◆ Task item
Looking at the records below, count how many lines contain the string "wins". Give that number alone.

──────── Dataset content ────────

$ cat src/rtl/unified_mem_arbiter.sv
// unified_mem_arbiter
//   Shares one single-ported, fixed-latency memory between the instruction
//   fetch (F stage) and data access (M stage) requesters. Handles one
//   transaction at a time: IDLE (arbitrate) -> ISSUE (MemReq strobe) ->
//   WAIT (MEM_LAT cycles) -> RESP (one-cycle Ready pulse to the owner).
//   When both requesters ask at once, data wins unless it won last time.
//
// Ports
//   clk, rst            clock, synchronous active-high reset
//   IReqF/IAddrF        fetch request (held until IReadyF) and address
//   IRdataF/IReadyF     registered fetch data and completion pulse
//   DReqM/DWeM/DAddrM   data request, store select, address
//   DWdataM             store data
//   DRdataM/DReadyM     registered load data and completion pulse
//   MemReq/MemWe        memory command strobe and qualified write enable
//   MemAddr/MemWdata    memory command address / write data
//   MemRdata            memory read data, valid MEM_LAT cycles after MemReq
//   StallF/StallM       requester waiting (request high, no Ready this cycle)
module unified_mem_arbiter #(
  parameter int ADDR_W  = 32,
  parameter int DATA_W  = 32,
  parameter int MEM_LAT = 2
) (
  input  logic              clk,
  input  logic              rst,
  input  logic              IReqF,
  input  logic [ADDR_W-1:0] IAddrF,
  output logic [DATA_W-1:0] IRdataF,
  output logic              IReadyF,
  input  logic              DReqM,
  input  logic              DWeM,
  input  logic [ADDR_W-1:0] DAddrM,
  input  logic [DATA_W-1:0] DWdataM,
  output logic [DATA_W-1:0] DRdataM,
  output logic              DReadyM,
  output logic              MemReq,
  output logic              MemWe,
  output logic [ADDR_W-1:0] MemAddr,
  output logic [DATA_W-1:0] MemWdata,
  input  logic [DATA_W-1:0] MemRdata,
  output logic              StallF,
  output logic              StallM
);

  typedef enum logic [1:0] {
    S_IDLE  = 2'd0,
    S_ISSUE = 2'd1,
    S_WAIT  = 2'd2,
    S_RESP  = 2'd3
  } state_t;

  localparam logic [3:0] LAT_M1 = 4'(MEM_LAT - 1);

  state_t              r_state;
  state_t              w_state_nxt;
  logic                r_last_d;
  logic [3:0]          r_cnt;
  logic                r_own_d;
  logic                r_cmd_we;
  logic [ADDR_W-1:0]   r_cmd_addr;
  logic [DATA_W-1:0]   r_cmd_wdata;
  logic                r_iready;
  logic                r_dready;
  logic [DATA_W-1:0]   r_irdata;
  logic [DATA_W-1:0]   r_drdata;

  logic                w_grant;
  logic                w_grant_d;
  logic                w_cnt_zero;

  // Arbitration: data wins a tie unless it also won the previous grant.
  always_comb begin
    w_grant    = (r_state == S_IDLE) & (IReqF | DReqM);
    w_grant_d  = DReqM & (~IReqF | ~r_last_d);
    w_cnt_zero = (r_cnt == 4'd0);
  end

  always_comb begin
    w_state_nxt = r_state;
    case (r_state)
      S_IDLE:  if (w_grant) w_state_nxt = S_ISSUE;
      S_ISSUE: w_state_nxt = S_WAIT;
      S_WAIT:  if (w_cnt_zero) w_state_nxt = S_RESP;
      S_RESP:  w_state_nxt = S_IDLE;
      default: w_state_nxt = S_IDLE;
    endcase
  end

  always_ff @(posedge clk) begin
    if (rst) begin
      r_state <= S_IDLE;
    end else begin
      r_state <= w_state_nxt;
    end
  end

  // Command latch at grant, wait counter, response capture.
  always_ff @(posedge clk) begin
    if (rst) begin
      r_last_d    <= 1'b0;
      r_cnt       <= 4'd0;
      r_own_d     <= 1'b0;
      r_cmd_we    <= 1'b0;
      r_cmd_addr  <= '0;
      r_cmd_wdata <= '0;
      r_iready    <= 1'b0;
      r_dready    <= 1'b0;
      r_irdata    <= '0;
      r_drdata    <= '0;
    end else begin
      r_iready <= 1'b0;
      r_dready <= 1'b0;
      case (r_state)
        S_IDLE: begin
          if (w_grant) begin
            r_own_d     <= w_grant_d;
            r_last_d    <= w_grant_d;
            r_cmd_we    <= w_grant_d & DWeM;
            r_cmd_addr  <= w_grant_d ? DAddrM : IAddrF;
            // A fetch carries no write data.
            r_cmd_wdata <= w_grant_d ? DWdataM : '0;
          end
        end
        S_ISSUE: begin
          r_cnt <= LAT_M1;
        end
        S_WAIT: begin
          if (w_cnt_zero) begin
            if (r_own_d) begin
              r_dready <= 1'b1;
              // A store leaves the load data register untouched.
              if (!r_cmd_we) r_drdata <= MemRdata;
            end else begin
              r_iready <= 1'b1;
              r_irdata <= MemRdata;
            end
          end else begin
            r_cnt <= r_cnt - 4'd1;
          end
        end
        default: begin
        end
      endcase
    end
  end

  // Memory command: strobe only in ISSUE; address/data hold between commands.
  always_comb begin
    MemReq   = (r_state == S_ISSUE);
    MemWe    = (r_state == S_ISSUE) & r_cmd_we;
    MemAddr  = r_cmd_addr;
    MemWdata = r_cmd_wdata;
    IRdataF  = r_irdata;
    IReadyF  = r_iready;
    DRdataM  = r_drdata;
    DReadyM  = r_dready;
    StallF   = IReqF & ~r_iready;
    StallM   = DReqM & ~r_dready;
  end

endmodule

$ cat config.mk
export PLATFORM = sky130hd
export DESIGN_NAME = unified_mem_arbiter
export DESIGN_NICKNAME = d
export VERILOG_FILES = /design/src/rtl/unified_mem_arbiter.sv
export SDC_FILE = /design/constraint.sdc
export NUM_CORES = 1
export LEC_CHECK = 0
export CAP_MARGIN = 20
export CORE_AREA = 2 2 92 161
export CTS_CLUSTER_SIZE = 40
export DETAILED_ROUTE_END_ITERATION = 8
export DIE_AREA = 0 0 94 163
export MAX_ROUTING_LAYER = met4
export PLACE_DENSITY = 0.82
export RECOVER_POWER = 50
export SYNTH_ARGS = -nofsm -noshare
export SYNTH_HDL_FRONTEND = slang
export SYNTH_SLANG_ARGS = --single-unit
$ cat constraint.sdc
create_clock -name clk -period 2.35 [get_ports clk]
set_clock_uncertainty 0.05 [all_clocks]
set_input_delay 0.47 -clock clk [delete_from_list [all_inputs] [get_ports clk]]
set_output_delay 0.47 -clock clk [all_outputs]
set_load 0.01 [all_outputs]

────────

◆ Problem solution
2